West argued that Dallas Republicans should elect him as chair of the Dallas GOP because he would shift the status quo in favor of conservatives and make the party relevant in local politics.

“If you want to continue with the status quo where you don’t have a voice, you don’t have a Republican on the county commissioners court; you don’t have any of the major countywide offices, and not many of your municipalities and city council members or school boards — if you want to continue with that status quo, fine,” West said.

“I’m happy to continue on and do what I have been doing and be a voice. But I think that we can be the first county in a major urban population center … that can show we can turn this thing around, and we can lay out the blueprint whereby we say that the Left should not be able to come in here and force their policies in these areas.”

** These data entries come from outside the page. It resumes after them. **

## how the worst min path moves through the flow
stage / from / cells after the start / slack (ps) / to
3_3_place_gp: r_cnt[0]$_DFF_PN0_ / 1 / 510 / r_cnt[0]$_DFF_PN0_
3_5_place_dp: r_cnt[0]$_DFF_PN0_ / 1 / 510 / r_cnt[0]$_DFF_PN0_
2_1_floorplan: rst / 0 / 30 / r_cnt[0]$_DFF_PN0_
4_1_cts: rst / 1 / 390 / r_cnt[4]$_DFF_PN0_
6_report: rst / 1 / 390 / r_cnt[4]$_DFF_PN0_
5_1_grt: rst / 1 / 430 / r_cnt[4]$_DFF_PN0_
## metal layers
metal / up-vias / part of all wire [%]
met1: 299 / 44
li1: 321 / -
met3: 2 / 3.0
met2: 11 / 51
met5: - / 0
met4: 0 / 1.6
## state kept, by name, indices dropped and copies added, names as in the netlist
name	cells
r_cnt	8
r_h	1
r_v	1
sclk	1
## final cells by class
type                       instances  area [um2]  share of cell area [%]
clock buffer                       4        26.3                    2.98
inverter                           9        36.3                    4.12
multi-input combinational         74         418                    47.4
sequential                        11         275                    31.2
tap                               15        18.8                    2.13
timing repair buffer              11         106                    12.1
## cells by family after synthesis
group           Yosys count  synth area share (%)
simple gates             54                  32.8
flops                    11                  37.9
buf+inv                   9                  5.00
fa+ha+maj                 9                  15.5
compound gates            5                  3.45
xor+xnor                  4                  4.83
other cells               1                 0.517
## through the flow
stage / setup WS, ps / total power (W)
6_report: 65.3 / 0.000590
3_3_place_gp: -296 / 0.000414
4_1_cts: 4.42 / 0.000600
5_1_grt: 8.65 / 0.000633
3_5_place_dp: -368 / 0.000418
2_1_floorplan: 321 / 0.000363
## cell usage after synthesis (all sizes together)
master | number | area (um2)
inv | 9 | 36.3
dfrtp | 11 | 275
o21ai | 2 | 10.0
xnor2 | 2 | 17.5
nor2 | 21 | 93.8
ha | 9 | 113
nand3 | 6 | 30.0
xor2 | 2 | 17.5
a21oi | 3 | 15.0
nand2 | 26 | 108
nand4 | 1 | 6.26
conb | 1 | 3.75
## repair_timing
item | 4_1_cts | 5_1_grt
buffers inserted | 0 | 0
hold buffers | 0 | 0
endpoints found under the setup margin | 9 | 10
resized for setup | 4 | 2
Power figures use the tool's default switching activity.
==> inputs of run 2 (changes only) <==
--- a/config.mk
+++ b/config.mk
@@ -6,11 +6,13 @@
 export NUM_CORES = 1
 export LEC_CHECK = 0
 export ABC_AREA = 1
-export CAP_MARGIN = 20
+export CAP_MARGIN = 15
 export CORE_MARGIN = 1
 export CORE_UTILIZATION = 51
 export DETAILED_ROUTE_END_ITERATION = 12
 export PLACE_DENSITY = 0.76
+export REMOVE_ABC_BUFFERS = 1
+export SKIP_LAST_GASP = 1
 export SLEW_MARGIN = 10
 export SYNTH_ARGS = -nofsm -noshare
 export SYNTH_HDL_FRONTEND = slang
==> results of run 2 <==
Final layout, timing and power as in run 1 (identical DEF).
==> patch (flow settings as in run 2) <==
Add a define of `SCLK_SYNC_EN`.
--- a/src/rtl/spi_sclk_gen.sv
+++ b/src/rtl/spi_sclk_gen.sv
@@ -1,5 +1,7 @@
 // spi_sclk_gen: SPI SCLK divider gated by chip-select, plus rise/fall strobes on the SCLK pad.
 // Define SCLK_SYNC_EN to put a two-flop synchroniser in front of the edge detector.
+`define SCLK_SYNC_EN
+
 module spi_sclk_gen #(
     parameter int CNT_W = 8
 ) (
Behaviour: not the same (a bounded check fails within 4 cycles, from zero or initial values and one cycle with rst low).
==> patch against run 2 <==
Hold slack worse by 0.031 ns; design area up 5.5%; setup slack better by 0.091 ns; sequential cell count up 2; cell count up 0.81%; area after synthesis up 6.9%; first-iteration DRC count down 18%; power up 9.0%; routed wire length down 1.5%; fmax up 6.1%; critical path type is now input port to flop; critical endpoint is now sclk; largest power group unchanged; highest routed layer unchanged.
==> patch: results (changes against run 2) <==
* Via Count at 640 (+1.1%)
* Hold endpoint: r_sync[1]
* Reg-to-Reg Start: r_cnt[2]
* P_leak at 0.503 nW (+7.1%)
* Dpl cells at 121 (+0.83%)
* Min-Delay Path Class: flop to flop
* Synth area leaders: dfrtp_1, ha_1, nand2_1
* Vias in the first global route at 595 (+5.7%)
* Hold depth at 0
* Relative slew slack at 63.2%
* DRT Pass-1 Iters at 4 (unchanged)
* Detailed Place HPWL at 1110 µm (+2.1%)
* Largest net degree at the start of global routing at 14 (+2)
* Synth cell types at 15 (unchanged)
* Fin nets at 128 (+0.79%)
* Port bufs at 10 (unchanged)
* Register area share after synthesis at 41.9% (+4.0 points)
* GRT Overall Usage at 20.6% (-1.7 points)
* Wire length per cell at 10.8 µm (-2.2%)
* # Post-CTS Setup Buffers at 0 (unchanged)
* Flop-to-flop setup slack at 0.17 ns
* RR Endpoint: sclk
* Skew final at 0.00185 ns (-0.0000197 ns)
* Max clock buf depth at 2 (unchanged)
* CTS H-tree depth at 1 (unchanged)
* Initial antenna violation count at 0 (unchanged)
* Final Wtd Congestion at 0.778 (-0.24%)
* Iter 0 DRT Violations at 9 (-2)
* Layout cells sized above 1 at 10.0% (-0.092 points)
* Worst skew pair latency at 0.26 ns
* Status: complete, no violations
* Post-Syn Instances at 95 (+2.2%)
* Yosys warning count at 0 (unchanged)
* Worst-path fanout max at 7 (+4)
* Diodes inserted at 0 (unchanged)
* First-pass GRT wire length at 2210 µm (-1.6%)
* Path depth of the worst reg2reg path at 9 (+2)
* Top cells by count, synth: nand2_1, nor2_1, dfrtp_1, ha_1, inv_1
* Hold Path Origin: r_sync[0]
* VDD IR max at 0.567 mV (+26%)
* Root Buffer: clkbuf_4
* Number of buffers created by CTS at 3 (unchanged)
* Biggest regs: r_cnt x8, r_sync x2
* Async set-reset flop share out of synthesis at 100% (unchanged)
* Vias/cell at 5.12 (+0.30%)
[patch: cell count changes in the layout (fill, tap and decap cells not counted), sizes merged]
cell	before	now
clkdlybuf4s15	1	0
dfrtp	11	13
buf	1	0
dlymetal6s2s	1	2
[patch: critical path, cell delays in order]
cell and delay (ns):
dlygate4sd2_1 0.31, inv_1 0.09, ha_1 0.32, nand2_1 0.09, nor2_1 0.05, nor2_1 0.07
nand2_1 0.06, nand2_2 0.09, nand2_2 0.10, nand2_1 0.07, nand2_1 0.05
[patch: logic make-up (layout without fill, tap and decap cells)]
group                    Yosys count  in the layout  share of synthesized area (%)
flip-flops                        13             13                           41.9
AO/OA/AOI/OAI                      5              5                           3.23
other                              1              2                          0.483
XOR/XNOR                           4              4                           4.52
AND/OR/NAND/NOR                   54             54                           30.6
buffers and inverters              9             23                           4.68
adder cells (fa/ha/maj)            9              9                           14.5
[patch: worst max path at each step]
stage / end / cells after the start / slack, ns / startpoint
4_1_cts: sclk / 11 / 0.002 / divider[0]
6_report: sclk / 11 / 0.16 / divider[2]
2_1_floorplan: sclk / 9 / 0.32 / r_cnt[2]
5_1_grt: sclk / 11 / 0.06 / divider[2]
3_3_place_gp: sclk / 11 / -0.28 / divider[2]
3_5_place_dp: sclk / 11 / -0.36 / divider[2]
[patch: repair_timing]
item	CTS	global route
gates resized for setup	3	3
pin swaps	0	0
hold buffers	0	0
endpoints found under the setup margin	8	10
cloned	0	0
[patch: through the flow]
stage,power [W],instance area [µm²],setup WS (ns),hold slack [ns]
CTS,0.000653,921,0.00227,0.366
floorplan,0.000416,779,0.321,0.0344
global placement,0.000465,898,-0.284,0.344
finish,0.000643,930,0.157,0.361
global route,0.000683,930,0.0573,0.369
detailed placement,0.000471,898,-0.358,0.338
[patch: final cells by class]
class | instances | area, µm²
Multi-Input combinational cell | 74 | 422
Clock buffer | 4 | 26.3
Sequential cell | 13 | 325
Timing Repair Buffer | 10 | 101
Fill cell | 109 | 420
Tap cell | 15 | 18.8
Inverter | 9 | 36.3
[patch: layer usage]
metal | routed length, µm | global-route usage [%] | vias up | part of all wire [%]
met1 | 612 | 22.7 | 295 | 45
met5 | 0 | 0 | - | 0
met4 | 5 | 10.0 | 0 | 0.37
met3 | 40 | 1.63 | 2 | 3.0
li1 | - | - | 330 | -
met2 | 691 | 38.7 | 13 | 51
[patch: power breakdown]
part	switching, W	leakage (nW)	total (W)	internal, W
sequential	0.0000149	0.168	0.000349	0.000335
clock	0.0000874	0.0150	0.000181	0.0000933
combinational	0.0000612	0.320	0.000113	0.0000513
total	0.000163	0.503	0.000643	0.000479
`src/rtl/req_ack_2ph_tx_buf.sv`:
```
// Buffered 2-phase (toggle) req/ack CDC transmitter: val/rdy FIFO front end,
// one word in flight at a time, ack synchroniser, timeout and spurious-ack flags.
module req_ack_2ph_tx_buf #(
    parameter int DW          = 16,
    parameter int DEPTH       = 4,
    parameter int SYNC_STAGES = 2,
    parameter int TO_CYCLES   = 64
) (
    input  logic                         clk_tx,
    input  logic                         rst_b,
    input  logic                         val,
    input  logic [DW-1:0]                din,
    output logic                         rdy,
    input  logic                         ack,
    output logic                         req,
    output logic [DW-1:0]                dout,
    output logic [$clog2(DEPTH+1)-1:0]   fill,
    input  logic                         err_clr,
    output logic                         err_timeout,
    output logic                         err_spur
);

    localparam int AW = (DEPTH > 1) ? $clog2(DEPTH) : 1;
    localparam int FW = $clog2(DEPTH+1);
    localparam int CW = (TO_CYCLES > 0) ? $clog2(TO_CYCLES+1) : 1;

    localparam logic [0:0] S_IDLE     = 1'b0;
    localparam logic [0:0] S_WAIT_ACK = 1'b1;

    logic [DW-1:0]          mem [DEPTH];
    logic [AW-1:0]          wr_ptr;
    logic [AW-1:0]          rd_ptr;
    logic [SYNC_STAGES-1:0] ack_sync;
    logic                   ack_d;
    logic                   ack_evt;
    logic [0:0]             state;
    logic [CW-1:0]          to_cnt;
    logic                   push;
    logic                   pop;
    logic                   spur_hit;
    logic                   to_hit;

    // rdy depends only on registered occupancy, never on val or ack
    assign rdy      = (fill < FW'(DEPTH));
    assign push     = val && rdy;
    assign ack_evt  = ack_sync[SYNC_STAGES-1] ^ ack_d;
    assign pop      = (fill != '0) && ((state == S_IDLE) || ack_evt);
    assign spur_hit = (state == S_IDLE) && ack_evt;
    assign to_hit   = (TO_CYCLES != 0) && (state == S_WAIT_ACK) && !ack_evt &&
                      (to_cnt == CW'(TO_CYCLES - 1));

    always_ff @(posedge clk_tx or negedge rst_b) begin
        if (!rst_b) begin
            ack_sync <= '0;
            ack_d    <= 1'b0;
        end else begin
            ack_sync <= {ack_sync[SYNC_STAGES-2:0], ack};
            ack_d    <= ack_sync[SYNC_STAGES-1];
        end
    end

    always_ff @(posedge clk_tx) begin
        if (push) begin
            mem[wr_ptr] <= din;
        end
    end

    // pointers wrap naturally because DEPTH is a power of two
    always_ff @(posedge clk_tx or negedge rst_b) begin
        if (!rst_b) begin
            wr_ptr <= '0;
            rd_ptr <= '0;
            fill   <= '0;
        end else begin
            if (push) wr_ptr <= wr_ptr + AW'(1);
            if (pop)  rd_ptr <= rd_ptr + AW'(1);
            case ({push, pop})
                2'b10:   fill <= fill + FW'(1);
                2'b01:   fill <= fill - FW'(1);
                default: fill <= fill;
            endcase
        end
    end

    always_ff @(posedge clk_tx or negedge rst_b) begin
        if (!rst_b) begin
            state  <= S_IDLE;
            req    <= 1'b0;
            dout   <= '0;
            to_cnt <= '0;
        end else if (pop) begin
            state  <= S_WAIT_ACK;
            req    <= ~req;
            dout   <= mem[rd_ptr];
            to_cnt <= '0;
        end else if (state == S_WAIT_ACK) begin
            if (ack_evt) begin
                state  <= S_IDLE;
                to_cnt <= '0;
            end else if (to_cnt != CW'(TO_CYCLES)) begin
                to_cnt <= to_cnt + CW'(1);
            end
        end
    end

    // a set condition in the same cycle as err_clr takes priority
    always_ff @(posedge clk_tx or negedge rst_b) begin
        if (!rst_b) begin
            err_timeout <= 1'b0;
            err_spur    <= 1'b0;
        end else begin
            if (to_hit)       err_timeout <= 1'b1;
            else if (err_clr) err_timeout <= 1'b0;
            if (spur_hit)     err_spur    <= 1'b1;
            else if (err_clr) err_spur    <= 1'b0;
        end
    end

endmodule

```
`config.mk`:
```
export PLATFORM = sky130hd
export DESIGN_NAME = req_ack_2ph_tx_buf
export DESIGN_NICKNAME = d
export VERILOG_FILES = /design/src/rtl/req_ack_2ph_tx_buf.sv
export SDC_FILE = /design/constraint.sdc
export NUM_CORES = 1
export LEC_CHECK = 0
export CORE_MARGIN = 2
export CORE_UTILIZATION = 41
export CTS_CLUSTER_DIAMETER = 200
export DETAILED_ROUTE_END_ITERATION = 8
export GPL_TIMING_DRIVEN = 0
export SLEW_MARGIN = 40
export SYNTH_ARGS = -nofsm -noshare
export SYNTH_HDL_FRONTEND = slang
export SYNTH_SLANG_ARGS = --single-unit
```
`constraint.sdc`:
```
create_clock -name clk_tx -period 2.2 [get_ports clk_tx]
set_input_delay 0.22 -clock clk_tx [delete_from_list [all_inputs] [get_ports clk_tx]]
set_output_delay 0.22 -clock clk_tx [all_outputs]
set_load 0.02 [all_outputs]
```
==> results of run 1 <==
-- per-layer routing --
| layer | track usage | up-vias | part of all wire |
|---|---|---|---|
| li1 | - | 967 | - |
| met1 | 0.1801 | 1059 | 0.45 |
| met2 | 0.2167 | 47 | 0.49 |
| met3 | 0.03713 | 9 | 0.046 |
| met4 | 0.04344 | 0 | 0.014 |
| met5 | 0 | - | 0 |
-- cells by family after synthesis --
| group | synth area share |
|---|---|
| and+or+nand+nor | 0.04445 |
| muxes | 0.1453 |
| xor gates and xnor gates | 0.02330 |
| AOI/OAI and AO/OA | 0.03281 |
| buffers and inverters | 0.03004 |
| adders and majority gates | 0.02636 |
| DFF | 0.6977 |
-- flip-flops by register name, indices dropped and copies added, names as in the netlist --
signal	count
mem	64
dout	16
to_cnt	7
fill	3
ack_sync	2
rd_ptr	2
wr_ptr	2
ack_d	1
err_spur	1
err_timeout	1
req	1
state	1
-- cells in the mapped netlist, drive strengths merged, types with 2 or more instances --
cell type / number / share of area
nand2: 9 / 0.0083
o21ai: 3 / 0.0037
xnor2: 5 / 0.013
nand3: 5 / 0.0061
clkbuf: 3 / 0.0028
nor2: 2 / 0.0018
and2: 5 / 0.0077
mux2: 16 / 0.051
nand4: 4 / 0.0061
a31oi: 3 / 0.0046
inv: 15 / 0.014
edfxtp: 64 / 0.47
xor2: 5 / 0.011
nor2b: 2 / 0.0031
dfrtp: 37 / 0.23
ha: 7 / 0.021
mux4: 16 / 0.095
buf: 5 / 0.013
-- timing repair --
item / CTS / global route
endpoints found under the hold margin: 37 / 0
hold buffers: 1 / 0
setup buffers: 1 / 0
setup endpoints to repair: 2 / 1
pin swaps: 1 / 0
gates resized for setup: 0 / 3
-- power by group through the flow --
stage	clock [mW]	combinational [mW]	sequential [mW]
2_1_floorplan	0	1.32	2.96
3_3_place_gp	0	2.29	2.77
3_5_place_dp	0	2.32	2.78
4_1_cts	1.21	2.34	2.74
5_1_grt	1.28	2.50	2.79
6_report	1.17	2.29	2.73
-- layout make-up --
cell class,instances,area (um2),area share
multi-input cells,100,1127,0.2297
clock buffers,10,127.6,0.02601
flip-flops and latches,101,2850,0.5808
inverters,15,56.30,0.01147
clock inverters,6,67.56,0.01377
repair buffers,45,445.4,0.09077
well taps,133,166.4,0.03391
plain buffers,8,66.31,0.01351
-- final timing paths --
path	cells after the start	end
setup / recovery	9	fill[2]
setup reg to reg	9	fill[2]
max in group asynchronous	2	ack_sync[1]
min in group asynchronous	2	err_spur
hold / removal	1	ack_sync[0]
hold reg to reg	0	ack_sync[1]
-- worst register-to-register path, cell delays in order, from the launching register on --
cell	delay [ps]
sky130_fd_sc_hd__dfrtp_2	460
sky130_fd_sc_hd__xnor2_4	180
sky130_fd_sc_hd__a21oi_4	160
sky130_fd_sc_hd__buf_12	160
sky130_fd_sc_hd__ha_1	180
sky130_fd_sc_hd__inv_1	60
sky130_fd_sc_hd__fa_1	370
sky130_fd_sc_hd__xor2_1	150
sky130_fd_sc_hd__nor2_1	120
sky130_fd_sc_hd__xnor2_1	130
==> flow_summary.html, run 1 <==
<table>
<tr><th>Metric</th><th>Value</th></tr>
<tr><th colspan="2">GRT</th></tr>
<tr><td>First-pass GRT wire length</td><td>about 11 mm</td></tr>
<tr><td>Overall Global Routing Usage</td><td>0.1350</td></tr>
<tr><td>Antenna violations before repair</td><td>0</td></tr>
<tr><td>Vias in the first global route</td><td>2082</td></tr>
<tr><td>Pin count of the biggest net entering global routing</td><td>38</td></tr>
<tr><td>Overflow left after global routing</td><td>0</td></tr>
<tr><th colspan="2">Die</th></tr>
<tr><td>Io pins</td><td>44</td></tr>
<tr><td>Starting utilization of the core area</td><td>0.4195</td></tr>
<tr><td>Die outline width</td><td>103.8 um</td></tr>
<tr><td>DIE AREA</td><td>between 10000 and 15000 um2</td></tr>
<tr><td>Overall die height</td><td>103.8 um</td></tr>
<tr><td>Placeable core region</td><td>9729 um2</td></tr>
<tr><td>Number of rows created at floorplan</td><td>36</td></tr>
<tr><th colspan="2">Timing</th></tr>
<tr><td>Worst Skew</td><td>12.99 ps</td></tr>
<tr><td>Worst hold margin</td><td>307.3 ps</td></tr>
<tr><td>Final critical-path share of the clock period</td><td>0.9312</td></tr>
<tr><td>Highest Clock Rate</td><td>roughly 500 MHz</td></tr>
<tr><td>Max-Slew Margin vs Limit</td><td>0.5169</td></tr>
<tr><td>Sum of negative setup slack</td><td>0 ps</td></tr>
<tr><td>Post-route setup slack</td><td>approximately 150 ps</td></tr>
<tr><td>Period minus WS final</td><td>2049 ps</td></tr>
<tr><td>Final count of negative-setup-slack endpoints</td><td>0</td></tr>
<tr><td>Final hold vios</td><td>0</td></tr>
<tr><td>Measured slew at the worst slew-check pin</td><td>718.0 ps</td></tr>
<tr><td>Number of max-slew violations in the final report</td><td>0</td></tr>
<tr><td>Setup repair after global routing missed its margin</td><td>false</td></tr>
<tr><th colspan="2">Synthesis</th></tr>
<tr><td>Post-synthesis average cell area</td><td>18.22 um2</td></tr>
<tr><td>Post-Synthesis Cell Area</td><td>between 4000 and 5000 um2</td></tr>
<tr><td>Part of the Yosys area used for sequential elements</td><td>0.6977</td></tr>
<tr><td>Most common flop cell mapped by yosys</td><td>sky130_fd_sc_hd__edfxtp_1</td></tr>
<tr><td>Synthesized Nets</td><td>253</td></tr>
<tr><td>Post-synthesis cell count</td><td>about 220</td></tr>
<tr><td>Synth async-reset ratio</td><td>0.3663</td></tr>
<tr><td>Synth unique cells</td><td>42</td></tr>
<tr><td>FF+latch count, synth</td><td>slightly above 100</td></tr>
<tr><td>Number of flops mapped to enable cells by yosys</td><td>64</td></tr>
<tr><td>Warnings from Yosys</td><td>0</td></tr>
<tr><th colspan="2">Worst setup path</th></tr>
<tr><td>Cell Chain, Critical Path</td><td>xnor2_4, a21oi_4, buf_12, ha_1, inv_1, fa_1, xor2_1, nor2_1, xnor2_1</td></tr>
<tr><td>CP Buf/Inv Count</td><td>2</td></tr>
<tr><td>Worst Path Arrival</td><td>2330 ps</td></tr>
<tr><td>Maximum net fanout on the critical path</td><td>10</td></tr>
<tr><td>CP startpoint</td><td>ack_d</td></tr>
<tr><td>Critical path data required time</td><td>~2500 ps</td></tr>
<tr><td>Origin of the critical flop-to-flop path</td><td>ack_d</td></tr>
<tr><td>Crit path capture type</td><td>flip-flop</td></tr>
<tr><td>Setup crit start kind</td><td>flip-flop</td></tr>
<tr><td>Critical-path cell with the highest stage delay</td><td>sky130_fd_sc_hd__dfrtp_2</td></tr>
<tr><td>Internal reg-to-reg setup slack</td><td>150 ps</td></tr>
<tr><td>Worst setup path category</td><td>flip-flop to flip-flop</td></tr>
<tr><td>Delay of the slowest cell on the worst path</td><td>around 460 ps</td></tr>
<tr><td>Largest delay share family, worst path</td><td>adder cells</td></tr>
<tr><th colspan="2">Power</th></tr>
<tr><td>Clock network power share</td><td>0.189</td></tr>
<tr><td>Maximum vdd ir drop</td><td>0.0005228 V</td></tr>
<tr><td>Fraction of power consumed by sequential logic</td><td>0.441</td></tr>
<tr><td>Leak</td><td>1.813 nW</td></tr>
<tr><td>Fraction of power spent switching nets</td><td>0.3172</td></tr>
<tr><td>Internal power contribution</td><td>roughly 4.2 mW</td></tr>
<tr><td>Sum of internal, switching and leakage power</td><td>~6.2 mW</td></tr>
<tr><td>Ratio of total power to cell area</td><td>roughly 1300 nW/um2</td></tr>
<tr><td>Relative contribution of combinational cells to total power</td><td>0.369</td></tr>
<tr><td>Net Switching</td><td>1.966 mW</td></tr>
<tr><th colspan="2">Place</th></tr>
<tr><td>Cell count after placement</td><td>400</td></tr>
<tr><td>Instance area at placement</td><td>4681 um2</td></tr>
<tr><td>Post-Place Worst Slack</td><td>-199.2 ps</td></tr>
<tr><td>Final RePlAce weighted congestion</td><td>around 0.81</td></tr>
<tr><td>DP Wirelength</td><td>4.305 mm</td></tr>
<tr><td>Port Buffer Count</td><td>43</td></tr>
<tr><th colspan="2">Routing</th></tr>
<tr><td>Number of design rule violations left after detail routing</td><td>0</td></tr>
<tr><td>Final antenna-violating net count</td><td>0</td></tr>
<tr><td>Vias per cell</td><td>approximately 5.0</td></tr>
<tr><td>DR vias</td><td>2082</td></tr>
<tr><td>DR WL/cell</td><td>16.29 um</td></tr>
<tr><td>Violation count after the first detailed-route iteration</td><td>87</td></tr>
<tr><td>Length of the first detailed-routing pass in iterations</td><td>4</td></tr>
<tr><td>Routed wire length</td><td>6.811 mm</td></tr>
<tr><th colspan="2">Clocking</th></tr>
<tr><td>TritonCTS clock tree</td><td>yes</td></tr>
<tr><td>Clock H-tree levels</td><td>3</td></tr>
<tr><td>Clock slew seen by the registers of the worst setup and hold paths</td><td>100 ps</td></tr>
<tr><td>Number of clock sinks</td><td>101</td></tr>
<tr><td>Clock insertion delay at the later pin of the skew report</td><td>360 ps</td></tr>
<tr><td>Maximum root-to-sink buffer count</td><td>2</td></tr>
<tr><td>Clock root cell</td><td>sky130_fd_sc_hd__clkbuf_8</td></tr>
<tr><td>Number of buffers inserted during clock tree synthesis</td><td>9</td></tr>
<tr><th colspan="2">Final layout</th></tr>
<tr><td>Most common cell after layout, fill and taps aside</td><td>sky130_fd_sc_hd__edfxtp_1</td></tr>
<tr><td>Post-layout utilization of the core</td><td>0.5044</td></tr>
<tr><td>Layout filler cell count</td><td>850</td></tr>
<tr><td>Antenna diodes</td><td>0</td></tr>
<tr><td>Post-route design area</td><td>between 4000 and 5000 um2</td></tr>
<tr><td>Fraction of final layout cells sized beyond drive strength 1</td><td>0.1930</td></tr>
<tr><td>Commonest non-fill, non-tap cells in the layout</td><td>sky130_fd_sc_hd__edfxtp_1, sky130_fd_sc_hd__clkdlybuf4s50_1, sky130_fd_sc_hd__dfrtp_1</td></tr>
<tr><td>Fin nets</td><td>309</td></tr>
<tr><td>Non-filler cells in the finished layout</td><td>between 400 and 500</td></tr>
<tr><td>Area grow syn2layout</td><td>20.23%</td></tr>
<tr><th colspan="2">Min path</th></tr>
<tr><td>Start point of the worst hold path</td><td>ack</td></tr>
<tr><td>Worst min-delay path category</td><td>input port to flip-flop</td></tr>
<tr><th colspan="2">Job</th></tr>
<tr><td>Number of maximum-capacitance constraint violations</td><td>0</td></tr>
<tr><th colspan="2">Status</th></tr>
<tr><td>Status</td><td>completed</td></tr>
</table>
No activity file was read; power rests on OpenSTA's default activity.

Furthermore, West wants to show the people of Dallas County that “you can have better” in terms of law and order, safety, education, and election integrity.

“You can have better when it comes to selecting people that will go out and not try to rule over you, but govern,” West said, referencing County Judge Jenkins’ orders to close local businesses in 2020 during the COVID-19 pandemic.

“I’d say to Clay Jenkins, ‘Show me where you have the enumerated power to tell a private business they have to shut down. You don’t,'” West said. “That’s at the gubernatorial level, that’s at the presidential level. So why are we allowing these things to happen?”

West told The Dallas Express that he believes it is “so important” for Republicans to “get out there and train and recruit the right type of candidates.”

“I want to make sure that we present to the Republicans here in Dallas County, and maybe independents and some disaffected Democrats, the best possible constitutional conservative governments and candidates that we can have out there,” West added.

West believes there is a “cabal” not only in Dallas but across the nation in the Republican Party that is “happy to lose just as long as they can maintain some power.”

“I think that’s a very dangerous thing,” West said. “And I think that’s a slap in the face of everyday patriotic Americans to see what’s happening in their country.”

However, West was not all doom and gloom, adding he believes there is an “awakening” happening across America.

“When I travel around, not just here in Texas or here in Dallas, but across the country, I see an awakening,” West said. “I think COVID really caused a lot of people to drop the scales out of their eyes. It’s kind of like in The Matrix … I think more people are taking the red pill, and what they see is very disturbing to them, but they’re looking for principled leadership that they can trust to take them and take this country back to what it was intended to be.”